§ **Exercise**
Beginning with the first line of the entries below, quote each line until you reach and include the line with "max-delay cell: fa_1".
-- Provided data follows --
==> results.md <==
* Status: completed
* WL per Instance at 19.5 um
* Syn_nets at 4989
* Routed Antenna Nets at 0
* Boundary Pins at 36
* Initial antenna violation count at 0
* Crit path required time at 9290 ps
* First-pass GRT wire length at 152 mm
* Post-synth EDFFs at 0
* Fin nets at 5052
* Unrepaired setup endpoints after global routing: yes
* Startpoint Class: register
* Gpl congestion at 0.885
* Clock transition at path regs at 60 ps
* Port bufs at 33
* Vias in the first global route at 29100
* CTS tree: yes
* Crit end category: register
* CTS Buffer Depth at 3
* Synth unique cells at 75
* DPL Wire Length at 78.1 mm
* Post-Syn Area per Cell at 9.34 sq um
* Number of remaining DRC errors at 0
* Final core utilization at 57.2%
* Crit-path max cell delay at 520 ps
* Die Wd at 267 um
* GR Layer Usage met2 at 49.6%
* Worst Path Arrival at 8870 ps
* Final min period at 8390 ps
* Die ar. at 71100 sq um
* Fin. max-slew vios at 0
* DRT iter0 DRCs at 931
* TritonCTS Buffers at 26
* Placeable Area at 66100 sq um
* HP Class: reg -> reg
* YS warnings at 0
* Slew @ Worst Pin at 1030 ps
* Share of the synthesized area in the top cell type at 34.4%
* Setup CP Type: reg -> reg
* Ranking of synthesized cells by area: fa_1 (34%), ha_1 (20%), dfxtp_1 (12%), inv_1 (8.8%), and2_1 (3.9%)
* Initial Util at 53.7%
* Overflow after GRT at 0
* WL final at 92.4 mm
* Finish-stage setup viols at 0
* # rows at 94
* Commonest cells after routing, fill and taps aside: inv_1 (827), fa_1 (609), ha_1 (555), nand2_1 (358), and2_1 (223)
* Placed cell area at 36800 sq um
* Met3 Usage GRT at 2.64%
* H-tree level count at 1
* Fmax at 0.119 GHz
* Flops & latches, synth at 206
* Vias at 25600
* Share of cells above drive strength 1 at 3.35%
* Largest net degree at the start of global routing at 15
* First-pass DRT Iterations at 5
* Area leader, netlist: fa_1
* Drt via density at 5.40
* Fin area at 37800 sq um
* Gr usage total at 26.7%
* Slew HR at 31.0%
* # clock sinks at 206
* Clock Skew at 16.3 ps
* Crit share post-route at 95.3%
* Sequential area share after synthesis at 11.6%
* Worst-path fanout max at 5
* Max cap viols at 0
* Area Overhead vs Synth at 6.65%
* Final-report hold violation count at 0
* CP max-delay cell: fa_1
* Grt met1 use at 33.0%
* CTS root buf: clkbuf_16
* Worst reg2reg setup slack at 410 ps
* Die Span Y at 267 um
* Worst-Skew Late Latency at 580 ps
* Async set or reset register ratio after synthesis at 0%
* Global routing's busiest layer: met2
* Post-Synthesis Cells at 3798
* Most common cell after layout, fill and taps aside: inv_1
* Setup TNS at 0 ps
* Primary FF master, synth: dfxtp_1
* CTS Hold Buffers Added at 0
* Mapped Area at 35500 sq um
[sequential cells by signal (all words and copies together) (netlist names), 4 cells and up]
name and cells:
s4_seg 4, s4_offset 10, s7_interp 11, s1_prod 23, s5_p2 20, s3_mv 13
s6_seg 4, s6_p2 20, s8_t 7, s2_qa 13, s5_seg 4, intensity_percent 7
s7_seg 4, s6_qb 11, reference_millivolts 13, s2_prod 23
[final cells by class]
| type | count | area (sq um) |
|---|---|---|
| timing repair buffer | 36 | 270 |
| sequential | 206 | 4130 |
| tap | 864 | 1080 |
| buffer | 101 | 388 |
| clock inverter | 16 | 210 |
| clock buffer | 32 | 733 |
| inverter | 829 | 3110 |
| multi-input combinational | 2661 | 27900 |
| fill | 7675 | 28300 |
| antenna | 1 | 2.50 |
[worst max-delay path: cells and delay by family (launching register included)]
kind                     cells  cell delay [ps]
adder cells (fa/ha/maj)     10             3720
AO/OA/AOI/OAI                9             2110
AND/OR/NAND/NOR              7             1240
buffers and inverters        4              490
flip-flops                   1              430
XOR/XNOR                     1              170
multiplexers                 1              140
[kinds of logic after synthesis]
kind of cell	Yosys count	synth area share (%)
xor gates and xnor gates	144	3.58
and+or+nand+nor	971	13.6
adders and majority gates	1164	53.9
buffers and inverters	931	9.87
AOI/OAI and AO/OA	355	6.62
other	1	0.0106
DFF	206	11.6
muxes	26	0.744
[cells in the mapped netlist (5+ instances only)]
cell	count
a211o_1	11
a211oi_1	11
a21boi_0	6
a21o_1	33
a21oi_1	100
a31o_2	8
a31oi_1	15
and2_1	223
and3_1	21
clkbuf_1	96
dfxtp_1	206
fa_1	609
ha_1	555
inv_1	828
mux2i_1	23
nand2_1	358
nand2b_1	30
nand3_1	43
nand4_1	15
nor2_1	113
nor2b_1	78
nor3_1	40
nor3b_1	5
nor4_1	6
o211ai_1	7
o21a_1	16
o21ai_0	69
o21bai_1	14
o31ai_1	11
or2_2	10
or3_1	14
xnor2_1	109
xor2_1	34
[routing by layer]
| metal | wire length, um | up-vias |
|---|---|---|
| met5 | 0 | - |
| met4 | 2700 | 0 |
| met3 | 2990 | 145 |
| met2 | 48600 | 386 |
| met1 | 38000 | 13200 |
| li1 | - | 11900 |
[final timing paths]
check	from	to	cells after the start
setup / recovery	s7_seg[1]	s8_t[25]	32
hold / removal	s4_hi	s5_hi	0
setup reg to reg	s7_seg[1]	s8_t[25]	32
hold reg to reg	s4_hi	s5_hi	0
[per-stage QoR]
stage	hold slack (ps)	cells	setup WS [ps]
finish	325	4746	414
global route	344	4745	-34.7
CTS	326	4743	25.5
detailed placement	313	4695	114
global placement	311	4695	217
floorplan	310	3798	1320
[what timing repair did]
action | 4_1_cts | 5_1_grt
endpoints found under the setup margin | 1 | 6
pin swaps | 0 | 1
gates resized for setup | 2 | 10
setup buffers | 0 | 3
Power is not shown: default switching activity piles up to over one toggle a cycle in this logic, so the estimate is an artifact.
## src/hw/rtl/acrms_pkg.sv

```systemverilog
// Package for the AC RMS meter with tracking offset removal.
// Holds field widths, fixed-point constants and the sequencer state type.
// No dependencies; every other file of the block imports it.
package acrms_pkg;

	// Field widths of the channel beats and the register
	localparam int SAMPLE_W = 12;
	localparam int RMS_W    = 16;
	localparam int OFF_W    = 16;
	localparam int USED_W   = 8;
	localparam int GAIN_W   = 32;

	// Defaults of the top-level parameters
	localparam int ADC_BITS_DEF    = 12;
	localparam int MAX_SAMPLES_DEF = 255;

	// Fixed-point formats
	localparam int FRAC_W     = 16;          // fraction bits of the zero point
	localparam int MAG_SHIFT  = 12;          // Q.16 -> Q.4
	localparam int SUM_W      = 48;          // square sum width
	localparam int ROOT_W     = SUM_W / 2;   // integer square root width
	localparam int GAIN_SHIFT = 20;          // Q.4 root times Q16 gain
	localparam int ALPHA_W    = 9;

	localparam logic [GAIN_W-1:0]  GAIN_RESET = 32'h0001_0000;
	localparam logic [ALPHA_W-1:0] ALPHA_Q16  = 9'd328;    // about 0.005
	localparam logic [FRAC_W-1:0]  ROUND_DN   = 16'hFFFF;  // ceil on the way down
	localparam logic [RMS_W-1:0]   RMS_MAX    = 16'hFFFF;
	localparam logic [OFF_W-1:0]   OFF_MAX    = 16'hFFFF;
	localparam logic [USED_W-1:0]  USED_MAX   = 8'hFF;

	// Sequencer states
	typedef enum logic [3:0] {
		ST_IDLE,   // wait for a beat
		ST_FILT,   // move the zero point toward the sample
		ST_MAG,    // centre the sample, load the squarer
		ST_SQR,    // shift-add square, one bit per cycle
		ST_ACC,    // add the square to the sum
		ST_PEND,   // period end: check for an empty period
		ST_DIV,    // restoring divide by the count, one bit per cycle
		ST_SQRT,   // square root, one root bit per cycle
		ST_GAIN,   // shift-add gain multiply, one bit per cycle
		ST_VOLT,   // scale and saturate the voltage
		ST_EMIT    // hand the result to the output register
	} state_t;

endpackage

```

## src/hw/rtl/acrms_in_if.sv

```systemverilog
// Input channel of the AC RMS meter: valid/ready plus one sample beat.
// Depends on acrms_pkg for the field widths.
interface acrms_in_if
	import acrms_pkg::*;
();
	logic                valid;
	logic                ready;
	logic [SAMPLE_W-1:0] sample;
	logic                sample_valid;
	logic                period_end;

	modport source (output valid, output sample, output sample_valid, output period_end,
		input ready);
	modport sink (input valid, input sample, input sample_valid, input period_end,
		output ready);
endinterface

```

## src/hw/rtl/acrms_out_if.sv

```systemverilog
// Output channel of the AC RMS meter: valid/ready plus one result beat.
// Depends on acrms_pkg for the field widths.
interface acrms_out_if
	import acrms_pkg::*;
();
	logic              valid;
	logic              ready;
	logic [RMS_W-1:0]  rms_centivolts;
	logic [OFF_W-1:0]  offset_q4;
	logic              fresh;
	logic [USED_W-1:0] samples_used;

	modport source (output valid, output rms_centivolts, output offset_q4, output fresh,
		output samples_used, input ready);
	modport sink (input valid, input rms_centivolts, input offset_q4, input fresh,
		input samples_used, output ready);
endinterface

```

## src/hw/rtl/ac_rms_meter_tracking_offset_top.sv

```systemverilog
// True-RMS meter with IIR DC removal. Each beat may carry an ADC sample and a
// period-end mark. A sample runs the filter, centring, a bit-serial square of
// ADC_BITS+4 steps and the accumulate (once MAX_SAMPLES are summed, it is not squared);
// a period end with samples adds a 48-step restoring divide, a 24-step square root,
// a 24-step gain multiply, scaling and hand-off; an empty one goes straight to hand-off.
// All of it runs on one sequencer and one shift-add unit, so a new beat is taken only
// when the previous one is done; the result sits in an output register, so a waiting
// result stalls the next period end only, not the samples in between.
// Depends on acrms_pkg, acrms_in_if and acrms_out_if.
module ac_rms_meter_tracking_offset_top
	import acrms_pkg::*;
#(
	parameter int ADC_BITS    = ADC_BITS_DEF,
	parameter int MAX_SAMPLES = MAX_SAMPLES_DEF
) (
	input  logic              clk,
	input  logic              arst_n,
	input  logic              cfg_we,
	input  logic [GAIN_W-1:0] cfg_wdata,
	acrms_in_if.sink          in_ch,
	acrms_out_if.source       out_ch
);

	localparam int ZW     = ADC_BITS + FRAC_W;          // zero point width
	localparam int MAG_W  = ZW - MAG_SHIFT;             // centred magnitude, Q.4
	localparam int CW     = $clog2(MAX_SAMPLES + 1);    // sample counter width
	localparam int EXT_W  = ADC_BITS + SAMPLE_W;
	localparam int PRD_W  = ZW + ALPHA_W + 1;           // filter product plus rounding
	localparam int MUL_W  = ROOT_W + GAIN_W;            // shift-add accumulator
	localparam int VOLT_W = MUL_W - GAIN_SHIFT;
	localparam int STEP_W = $clog2(SUM_W);
	localparam logic [STEP_W-1:0] SQR_LAST  = STEP_W'(MAG_W - 1);
	localparam logic [STEP_W-1:0] DIV_LAST  = STEP_W'(SUM_W - 1);
	localparam logic [STEP_W-1:0] ROOT_LAST = STEP_W'(ROOT_W - 1);
	localparam logic [CW-1:0]     CNT_MAX   = CW'(MAX_SAMPLES);
	localparam logic [ZW-1:0]     ZP_RESET  = ZW'(1) << (ZW - 1);

	state_t state_q, state_d;

	logic [GAIN_W-1:0]   gain_q;
	logic [ADC_BITS-1:0] raw_q;
	logic                pend_q;
	logic [ZW-1:0]       zp_q;
	logic [SUM_W-1:0]    sum_q;      // square sum, then dividend/quotient, then radicand
	logic [CW-1:0]       cnt_q;
	logic [RMS_W-1:0]    held_q;
	logic [CW-1:0]       rem_q;      // divider remainder
	logic [ROOT_W:0]     srem_q;     // square root remainder
	logic [MUL_W-1:0]    mcand_q;
	logic [ROOT_W-1:0]   mplier_q;   // multiplier bits, also the root as it forms
	logic [MUL_W-1:0]    acc_q;
	logic [STEP_W-1:0]   step_q;

	logic              out_valid_q;
	logic [RMS_W-1:0]  out_rms_q;
	logic [OFF_W-1:0]  out_off_q;
	logic              out_fresh_q;
	logic [USED_W-1:0] out_used_q;

	logic in_ready;
	logic emit_go;
	logic in_take;

	// Mask the sample to the converter width
	logic [EXT_W-1:0]    samp_ext;
	logic [ADC_BITS-1:0] raw_in;
	assign samp_ext = EXT_W'(in_ch.sample);
	assign raw_in   = samp_ext[ADC_BITS-1:0];

	// Low-pass step: zp += floor((target - zp) * alpha / 2^16)
	logic [ZW-1:0]    target;
	logic             tgt_ge;
	logic [ZW-1:0]    zp_gap;
	logic [PRD_W-1:0] prod;
	logic [PRD_W-1:0] prod_rnd;
	logic [ZW-1:0]    zp_step;
	logic [ZW-1:0]    zp_next;
	always_comb begin
		target   = {raw_q, FRAC_W'(0)};
		tgt_ge   = target >= zp_q;
		zp_gap   = tgt_ge ? target - zp_q : zp_q - target;
		prod     = PRD_W'(zp_gap) * PRD_W'(ALPHA_Q16);
		prod_rnd = prod + (tgt_ge ? PRD_W'(0) : PRD_W'(ROUND_DN));
		zp_step  = ZW'(prod_rnd >> FRAC_W);
		zp_next  = tgt_ge ? zp_q + zp_step : zp_q - zp_step;
	end

	// Centred magnitude against the updated zero point
	logic [ZW-1:0]    cdist;
	logic [MAG_W-1:0] mag;
	assign cdist = (target >= zp_q) ? target - zp_q : zp_q - target;
	assign mag   = cdist[ZW-1:MAG_SHIFT];

	// Saturating accumulate of the square
	logic [SUM_W:0] sum_add;
	assign sum_add = {1'b0, sum_q} + (SUM_W+1)'(acc_q[2*MAG_W-1:0]);

	// Restoring divide step
	logic [CW:0] rem_sh;
	logic        div_ge;
	logic [CW:0] rem_sub;
	assign rem_sh  = {rem_q, sum_q[SUM_W-1]};
	assign div_ge  = rem_sh >= {1'b0, cnt_q};
	assign rem_sub = rem_sh - {1'b0, cnt_q};

	// Square root step: two radicand bits in, one root bit out
	logic [ROOT_W+2:0] srem_sh;
	logic [ROOT_W+2:0] trial;
	logic              sqrt_ge;
	logic [ROOT_W+2:0] srem_sub;
	assign srem_sh  = {srem_q, sum_q[SUM_W-1:SUM_W-2]};
	assign trial    = {1'b0, mplier_q, 2'b01};
	assign sqrt_ge  = srem_sh >= trial;
	assign srem_sub = srem_sh - trial;

	// Scale and saturate the voltage; saturate offset and count
	logic [VOLT_W-1:0] volts;
	logic [RMS_W-1:0]  volts_sat;
	logic [MAG_W-1:0]  off_full;
	logic [OFF_W-1:0]  off_sat;
	logic [USED_W-1:0] used_sat;
	always_comb begin
		volts     = acc_q[MUL_W-1:GAIN_SHIFT];
		volts_sat = (volts > VOLT_W'(RMS_MAX)) ? RMS_MAX : volts[RMS_W-1:0];
		off_full  = zp_q[ZW-1:MAG_SHIFT];
		off_sat   = (off_full > MAG_W'(OFF_MAX)) ? OFF_MAX : OFF_W'(off_full);
		used_sat  = (cnt_q > CW'(USED_MAX)) ? USED_MAX : USED_W'(cnt_q);
	end

	// Next state
	always_comb begin
		state_d = state_q;
		unique case (state_q)
			ST_IDLE: begin
				if (in_take) begin
					if (in_ch.sample_valid) state_d = ST_FILT;
					else if (in_ch.period_end) state_d = ST_PEND;
				end
			end
			ST_FILT: state_d = ST_MAG;
			ST_MAG: begin
				if (cnt_q < CNT_MAX) state_d = ST_SQR;
				else if (pend_q) state_d = ST_PEND;
				else state_d = ST_IDLE;
			end
			ST_SQR:  if (step_q == SQR_LAST) state_d = ST_ACC;
			ST_ACC:  state_d = pend_q ? ST_PEND : ST_IDLE;
			ST_PEND: state_d = (cnt_q == '0) ? ST_EMIT : ST_DIV;
			ST_DIV:  if (step_q == DIV_LAST) state_d = ST_SQRT;
			ST_SQRT: if (step_q == ROOT_LAST) state_d = ST_GAIN;
			ST_GAIN: if (step_q == ROOT_LAST) state_d = ST_VOLT;
			ST_VOLT: state_d = ST_EMIT;
			ST_EMIT: if (emit_go) state_d = ST_IDLE;
			default: state_d = ST_IDLE;
		endcase
	end

	// Handshake outputs of the sequencer
	always_comb begin
		in_ready = 1'b0;
		emit_go  = 1'b0;
		unique case (state_q)
			ST_IDLE: in_ready = 1'b1;
			ST_EMIT: emit_go  = !out_valid_q || out_ch.ready;
			default: begin
				in_ready = 1'b0;
				emit_go  = 1'b0;
			end
		endcase
	end

	assign in_take     = in_ch.valid && in_ready;
	assign in_ch.ready = in_ready;

	// Control state and the register
	always_ff @(posedge clk or negedge arst_n) begin
		if (!arst_n) begin
			state_q     <= ST_IDLE;
			gain_q      <= GAIN_RESET;
			zp_q        <= ZP_RESET;
			sum_q       <= '0;
			cnt_q       <= '0;
			held_q      <= '0;
			step_q      <= '0;
			out_valid_q <= 1'b0;
		end else begin
			state_q <= state_d;
			if (cfg_we) gain_q <= cfg_wdata;
			// Raise valid on a hand-off, drop it once the beat is taken
			if (emit_go) out_valid_q <= 1'b1;
			else if (out_ch.ready) out_valid_q <= 1'b0;
			unique case (state_q)
				ST_FILT: zp_q <= zp_next;
				ST_MAG:  step_q <= '0;
				ST_SQR:  step_q <= step_q + 1'b1;
				ST_ACC: begin
					sum_q <= sum_add[SUM_W] ? {SUM_W{1'b1}} : sum_add[SUM_W-1:0];
					cnt_q <= cnt_q + 1'b1;
				end
				ST_PEND: step_q <= '0;
				ST_DIV: begin
					// quotient bits shift in behind the dividend
					sum_q  <= {sum_q[SUM_W-2:0], div_ge};
					step_q <= (step_q == DIV_LAST) ? '0 : step_q + 1'b1;
				end
				ST_SQRT: begin
					sum_q  <= {sum_q[SUM_W-3:0], 2'b00};
					step_q <= (step_q == ROOT_LAST) ? '0 : step_q + 1'b1;
				end
				ST_GAIN: step_q <= step_q + 1'b1;
				ST_VOLT: held_q <= volts_sat;
				ST_EMIT: begin
					if (emit_go) begin
						sum_q <= '0;
						cnt_q <= '0;
					end
				end
				default: begin
					step_q <= step_q;
				end
			endcase
		end
	end

	// Datapath shift registers
	always_ff @(posedge clk) begin
		case (state_q)
			ST_IDLE: begin
				if (in_take) begin
					raw_q  <= raw_in;
					pend_q <= in_ch.period_end;
				end
			end
			ST_MAG: begin
				mcand_q  <= MUL_W'(mag);
				mplier_q <= ROOT_W'(mag);
				acc_q    <= '0;
			end
			ST_SQR, ST_GAIN: begin
				if (mplier_q[0]) acc_q <= acc_q + mcand_q;
				mcand_q  <= {mcand_q[MUL_W-2:0], 1'b0};
				mplier_q <= {1'b0, mplier_q[ROOT_W-1:1]};
			end
			ST_PEND: rem_q <= '0;
			ST_DIV: begin
				rem_q    <= div_ge ? rem_sub[CW-1:0] : rem_sh[CW-1:0];
				srem_q   <= '0;
				mplier_q <= '0;
			end
			ST_SQRT: begin
				srem_q   <= sqrt_ge ? srem_sub[ROOT_W:0] : srem_sh[ROOT_W:0];
				mplier_q <= {mplier_q[ROOT_W-2:0], sqrt_ge};
				mcand_q  <= MUL_W'(gain_q);
				acc_q    <= '0;
			end
			ST_EMIT: begin
				if (emit_go) begin
					out_rms_q   <= held_q;
					out_off_q   <= off_sat;
					out_fresh_q <= cnt_q != '0;
					out_used_q  <= used_sat;
				end
			end
			default: begin
				rem_q <= rem_q;
			end
		endcase
	end

	assign out_ch.valid          = out_valid_q;
	assign out_ch.rms_centivolts = out_rms_q;
	assign out_ch.offset_q4      = out_off_q;
	assign out_ch.fresh          = out_fresh_q;
	assign out_ch.samples_used   = out_used_q;

	// Counter never passes its limit
	a_cnt_limit: assert property (@(posedge clk) disable iff (!arst_n)
		cnt_q <= CNT_MAX)
		else $error("sample counter above limit");

	// Divider remainder stays below the divisor
	a_div_rem: assert property (@(posedge clk) disable iff (!arst_n)
		state_q == ST_DIV |-> rem_q < cnt_q)
		else $error("divider remainder not below count");

	// A hand-off clears the period and shows a result
	a_emit_clear: assert property (@(posedge clk) disable iff (!arst_n)
		emit_go |=> (out_valid_q && cnt_q == '0 && sum_q == '0))
		else $error("period not cleared after hand-off");

	// Fresh exactly when the period held samples
	a_fresh_used: assert property (@(posedge clk) disable iff (!arst_n)
		out_valid_q |-> (out_fresh_q == (out_used_q != '0)))
		else $error("fresh flag disagrees with sample count");

	// No beat is taken while the sequencer works
	a_busy: assert property (@(posedge clk) disable iff (!arst_n)
		(state_q != ST_IDLE) |-> !in_ch.ready)
		else $error("input ready while busy");

endmodule
```

## src/flat_wrapper.sv

```systemverilog
// flat-port wrapper written by rule: the top's interface ports become plain ports
module ac_rms_meter_tracking_offset_top_flat import acrms_pkg::*;
#(
	parameter int ADC_BITS    = ADC_BITS_DEF,
	parameter int MAX_SAMPLES = MAX_SAMPLES_DEF
)
  (clk, arst_n, cfg_we, cfg_wdata, in_ch_valid, in_ch_sample, in_ch_sample_valid, in_ch_period_end, in_ch_ready, out_ch_valid, out_ch_rms_centivolts, out_ch_offset_q4, out_ch_fresh, out_ch_samples_used, out_ch_ready);
  acrms_in_if in_ch_i ();
  acrms_out_if out_ch_i ();
  input  logic clk;
  input  logic arst_n;
  input  logic cfg_we;
  input  logic [GAIN_W-1:0] cfg_wdata;
  input wire logic [$bits(in_ch_i.valid)-1:0] in_ch_valid;
  input wire logic [$bits(in_ch_i.sample)-1:0] in_ch_sample;
  input wire logic [$bits(in_ch_i.sample_valid)-1:0] in_ch_sample_valid;
  input wire logic [$bits(in_ch_i.period_end)-1:0] in_ch_period_end;
  output wire logic [$bits(in_ch_i.ready)-1:0] in_ch_ready;
  output wire logic [$bits(out_ch_i.valid)-1:0] out_ch_valid;
  output wire logic [$bits(out_ch_i.rms_centivolts)-1:0] out_ch_rms_centivolts;
  output wire logic [$bits(out_ch_i.offset_q4)-1:0] out_ch_offset_q4;
  output wire logic [$bits(out_ch_i.fresh)-1:0] out_ch_fresh;
  output wire logic [$bits(out_ch_i.samples_used)-1:0] out_ch_samples_used;
  input wire logic [$bits(out_ch_i.ready)-1:0] out_ch_ready;
  assign in_ch_i.valid = in_ch_valid;
  assign in_ch_i.sample = in_ch_sample;
  assign in_ch_i.sample_valid = in_ch_sample_valid;
  assign in_ch_i.period_end = in_ch_period_end;
  assign in_ch_ready = in_ch_i.ready;
  assign out_ch_valid = out_ch_i.valid;
  assign out_ch_rms_centivolts = out_ch_i.rms_centivolts;
  assign out_ch_offset_q4 = out_ch_i.offset_q4;
  assign out_ch_fresh = out_ch_i.fresh;
  assign out_ch_samples_used = out_ch_i.samples_used;
  assign out_ch_i.ready = out_ch_ready;
  ac_rms_meter_tracking_offset_top #(.ADC_BITS(ADC_BITS), .MAX_SAMPLES(MAX_SAMPLES)) u_core (.clk(clk), .arst_n(arst_n), .cfg_we(cfg_we), .cfg_wdata(cfg_wdata), .in_ch(in_ch_i), .out_ch(out_ch_i));
endmodule
```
-- Provided data concluded --
§ **Exercise answer**
==> results.md <==
* Status: completed
* WL per Instance at 19.5 um
* Syn_nets at 4989
* Routed Antenna Nets at 0
* Boundary Pins at 36
* Initial antenna violation count at 0
* Crit path required time at 9290 ps
* First-pass GRT wire length at 152 mm
* Post-synth EDFFs at 0
* Fin nets at 5052
* Unrepaired setup endpoints after global routing: yes
* Startpoint Class: register
* Gpl congestion at 0.885
* Clock transition at path regs at 60 ps
* Port bufs at 33
* Vias in the first global route at 29100
* CTS tree: yes
* Crit end category: register
* CTS Buffer Depth at 3
* Synth unique cells at 75
* DPL Wire Length at 78.1 mm
* Post-Syn Area per Cell at 9.34 sq um
* Number of remaining DRC errors at 0
* Final core utilization at 57.2%
* Crit-path max cell delay at 520 ps
* Die Wd at 267 um
* GR Layer Usage met2 at 49.6%
* Worst Path Arrival at 8870 ps
* Final min period at 8390 ps
* Die ar. at 71100 sq um
* Fin. max-slew vios at 0
* DRT iter0 DRCs at 931
* TritonCTS Buffers at 26
* Placeable Area at 66100 sq um
* HP Class: reg -> reg
* YS warnings at 0
* Slew @ Worst Pin at 1030 ps
* Share of the synthesized area in the top cell type at 34.4%
* Setup CP Type: reg -> reg
* Ranking of synthesized cells by area: fa_1 (34%), ha_1 (20%), dfxtp_1 (12%), inv_1 (8.8%), and2_1 (3.9%)
* Initial Util at 53.7%
* Overflow after GRT at 0
* WL final at 92.4 mm
* Finish-stage setup viols at 0
* # rows at 94
* Commonest cells after routing, fill and taps aside: inv_1 (827), fa_1 (609), ha_1 (555), nand2_1 (358), and2_1 (223)
* Placed cell area at 36800 sq um
* Met3 Usage GRT at 2.64%
* H-tree level count at 1
* Fmax at 0.119 GHz
* Flops & latches, synth at 206
* Vias at 25600
* Share of cells above drive strength 1 at 3.35%
* Largest net degree at the start of global routing at 15
* First-pass DRT Iterations at 5
* Area leader, netlist: fa_1
* Drt via density at 5.40
* Fin area at 37800 sq um
* Gr usage total at 26.7%
* Slew HR at 31.0%
* # clock sinks at 206
* Clock Skew at 16.3 ps
* Crit share post-route at 95.3%
* Sequential area share after synthesis at 11.6%
* Worst-path fanout max at 5
* Max cap viols at 0
* Area Overhead vs Synth at 6.65%
* Final-report hold violation count at 0
* CP max-delay cell: fa_1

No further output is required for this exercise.